Abstract

Based on recent studies, the association between humans and Helicobacter pylori originated in Africa 88,000–116,000years ago, and spread from Africa with its human host approximately 60,000years ago. The prevalence of H. pylori infection in sub-Saharan Africa is high, although significant differences exist in prevalence rates within countries in this region. Evidence would suggest that the major mode of transmission of H. pylori is person to person via the fecal oral, gastro-oral, or oral-oral route. While many studies support the view that transmission of H. pylori occurs within the family setting, and in particular from mother to child, a number of studies provide evidence that in some countries within sub-Saharan Africa acquisition appears to occur outside the family setting.
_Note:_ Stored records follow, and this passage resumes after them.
$ cat src/rtl/stream_packet_fifo.sv
// Avalon-ST packet FIFO sitting behind the endian swapper: cut-through or
// store-and-forward egress, plus an Avalon-MM port for mode, status and watermark.
module stream_packet_fifo #(
  parameter int DATA_BYTES = 8,
  parameter int DEPTH      = 16
) (
  input  logic                          clk,
  input  logic                          reset_n,
  input  logic [DATA_BYTES*8-1:0]       stream_in_data,
  input  logic [$clog2(DATA_BYTES)-1:0] stream_in_empty,
  input  logic                          stream_in_valid,
  input  logic                          stream_in_startofpacket,
  input  logic                          stream_in_endofpacket,
  output logic                          stream_in_ready,
  output logic [DATA_BYTES*8-1:0]       stream_out_data,
  output logic [$clog2(DATA_BYTES)-1:0] stream_out_empty,
  output logic                          stream_out_valid,
  output logic                          stream_out_startofpacket,
  output logic                          stream_out_endofpacket,
  input  logic                          stream_out_ready,
  input  logic [1:0]                    csr_address,
  input  logic                          csr_read,
  input  logic                          csr_write,
  input  logic [31:0]                   csr_writedata,
  output logic [31:0]                   csr_readdata,
  output logic                          csr_readdatavalid,
  output logic                          csr_waitrequest
);

  localparam int DW = DATA_BYTES * 8;
  localparam int EW = $clog2(DATA_BYTES);
  localparam int AW = $clog2(DEPTH);
  localparam int LW = $clog2(DEPTH + 1);
  localparam int WW = DW + EW + 2;
  localparam logic [LW-1:0] FULL_LVL = LW'(DEPTH);

  logic [WW-1:0] r_mem [DEPTH];
  logic [AW-1:0] r_wr_ptr;
  logic [AW-1:0] r_rd_ptr;
  logic [LW-1:0] r_level;
  logic [LW-1:0] r_pkt_count;
  logic [LW-1:0] r_hwm;
  logic          r_sf;
  logic          r_oversize;
  logic          r_release;
  logic [31:0]   r_csr_rdata;
  logic          r_csr_rvalid;

  logic [WW-1:0] w_in_entry;
  logic [WW-1:0] w_out_entry;
  logic          w_push;
  logic          w_pop;
  logic          w_in_eop;
  logic          w_out_eop;
  logic          w_full;
  logic          w_release_set;
  logic          w_csr_wr;
  logic [LW-1:0] w_level_nxt;
  logic [LW-1:0] w_pkt_nxt;
  logic [31:0]   w_csr_rdata;
  logic          w_unused_wdata;

  assign w_in_entry  = {stream_in_data, stream_in_empty,
                        stream_in_startofpacket, stream_in_endofpacket};
  assign w_out_entry = r_mem[r_rd_ptr];

  assign stream_out_data          = w_out_entry[WW-1:EW+2];
  assign stream_out_empty         = w_out_entry[EW+1:2];
  assign stream_out_startofpacket = w_out_entry[1];
  assign w_out_eop                = w_out_entry[0];
  assign stream_out_endofpacket   = w_out_eop;
  assign w_in_eop                 = stream_in_endofpacket;

  assign w_full          = (r_level == FULL_LVL);
  assign stream_in_ready = reset_n & ~w_full;
  // In store-and-forward, hold egress until a whole packet is buffered or
  // the packet has been declared oversize and must stream through.
  assign stream_out_valid = (r_level != '0) &
                            (~r_sf | (r_pkt_count != '0) | r_release);

  assign w_push        = stream_in_valid & stream_in_ready;
  assign w_pop         = stream_out_valid & stream_out_ready;
  assign w_release_set = r_sf & w_full & (r_pkt_count == '0);
  assign w_csr_wr      = csr_write & ~csr_read;

  assign csr_waitrequest   = ~reset_n;
  assign csr_readdata      = r_csr_rdata;
  assign csr_readdatavalid = r_csr_rvalid;
  assign w_unused_wdata    = ^csr_writedata[31:2];

  always_comb begin
    w_level_nxt = r_level;
    case ({w_push, w_pop})
      2'b10:   w_level_nxt = r_level + LW'(1);
      2'b01:   w_level_nxt = r_level - LW'(1);
      default: w_level_nxt = r_level;
    endcase
  end

  always_comb begin
    w_pkt_nxt = r_pkt_count;
    case ({w_push & w_in_eop, w_pop & w_out_eop})
      2'b10:   w_pkt_nxt = r_pkt_count + LW'(1);
      2'b01:   w_pkt_nxt = r_pkt_count - LW'(1);
      default: w_pkt_nxt = r_pkt_count;
    endcase
  end

  always_comb begin
    w_csr_rdata = '0;
    case (csr_address)
      2'd0:    w_csr_rdata = {30'd0, r_oversize, r_sf};
      2'd1:    w_csr_rdata = 32'(r_level);
      2'd2:    w_csr_rdata = 32'(r_pkt_count);
      2'd3:    w_csr_rdata = 32'(r_hwm);
      default: w_csr_rdata = '0;
    endcase
  end

  always_ff @(posedge clk) begin
    if (w_push) begin
      r_mem[r_wr_ptr] <= w_in_entry;
    end
  end

  always_ff @(posedge clk or negedge reset_n) begin
    if (!reset_n) begin
      r_wr_ptr    <= '0;
      r_rd_ptr    <= '0;
      r_level     <= '0;
      r_pkt_count <= '0;
    end else begin
      if (w_push) begin
        r_wr_ptr <= r_wr_ptr + AW'(1);
      end
      if (w_pop) begin
        r_rd_ptr <= r_rd_ptr + AW'(1);
      end
      r_level     <= w_level_nxt;
      r_pkt_count <= w_pkt_nxt;
    end
  end

  always_ff @(posedge clk or negedge reset_n) begin
    if (!reset_n) begin
      r_release <= 1'b0;
    end else if (w_release_set) begin
      r_release <= 1'b1;
    end else if (w_pop && w_out_eop) begin
      r_release <= 1'b0;
    end
  end

  // A new oversize event outranks a simultaneous write-one-to-clear.
  always_ff @(posedge clk or negedge reset_n) begin
    if (!reset_n) begin
      r_sf       <= 1'b0;
      r_oversize <= 1'b0;
    end else begin
      if (w_csr_wr && csr_address == 2'd0) begin
        r_sf <= csr_writedata[0];
      end
      if (w_release_set) begin
        r_oversize <= 1'b1;
      end else if (w_csr_wr && csr_address == 2'd0 && csr_writedata[1]) begin
        r_oversize <= 1'b0;
      end
    end
  end

  always_ff @(posedge clk or negedge reset_n) begin
    if (!reset_n) begin
      r_hwm <= '0;
    end else if (w_csr_wr && csr_address == 2'd3) begin
      r_hwm <= r_level;
    end else if (w_level_nxt > r_hwm) begin
      r_hwm <= w_level_nxt;
    end
  end

  always_ff @(posedge clk or negedge reset_n) begin
    if (!reset_n) begin
      r_csr_rvalid <= 1'b0;
      r_csr_rdata  <= '0;
    end else begin
      r_csr_rvalid <= csr_read;
      if (csr_read) begin
        r_csr_rdata <= w_csr_rdata;
      end
    end
  end

endmodule
===== config.mk =====
export PLATFORM = sky130hd
export DESIGN_NAME = interval_timer_ctrl
export DESIGN_NICKNAME = d
export VERILOG_FILES = /design/src/rtl/interval_timer_ctrl.sv
export SDC_FILE = /design/constraint.sdc
export NUM_CORES = 1
export LEC_CHECK = 0
export CORE_AREA = 4 4 41 43
export DETAILED_ROUTE_END_ITERATION = 12
export DIE_AREA = 0 0 45 47
export DONT_BUFFER_PORTS = 1
export GPL_ROUTABILITY_DRIVEN = 0
export GPL_TIMING_DRIVEN = 0
export PLACE_DENSITY = 0.52
export SYNTH_ARGS = -nofsm -noshare
export SYNTH_HDL_FRONTEND = slang
export SYNTH_SLANG_ARGS = --single-unit

===== constraint.sdc =====
create_clock -name clk -period 2.9 [get_ports clk]
set_input_delay 0.58 -clock clk [delete_from_list [all_inputs] [get_ports clk]]
set_output_delay 0.58 -clock clk [all_outputs]
set_load 0.005 [all_outputs]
Debate continues regarding the authenticity of the African enigma in relation to gastric cancer; however, current evidence would suggest that the rates of duodenal ulcer disease (DU) and Gastric ulcer disease (GU) are similar to those in other countries. Studies investigating the prevalence of the H. pylori virulence factors cagA, vacA, and iceA in this region are increasing; however, the reported association between these factors and disease outcome is not consistent across countries within sub-Saharan Africa. As in many countries worldwide, resistance rates of H. pylori to the currently recommended antibiotic therapies are increasing in sub-Saharan Africa, some countries within this region reporting significantly higher resistance rates than those reported in Western populations.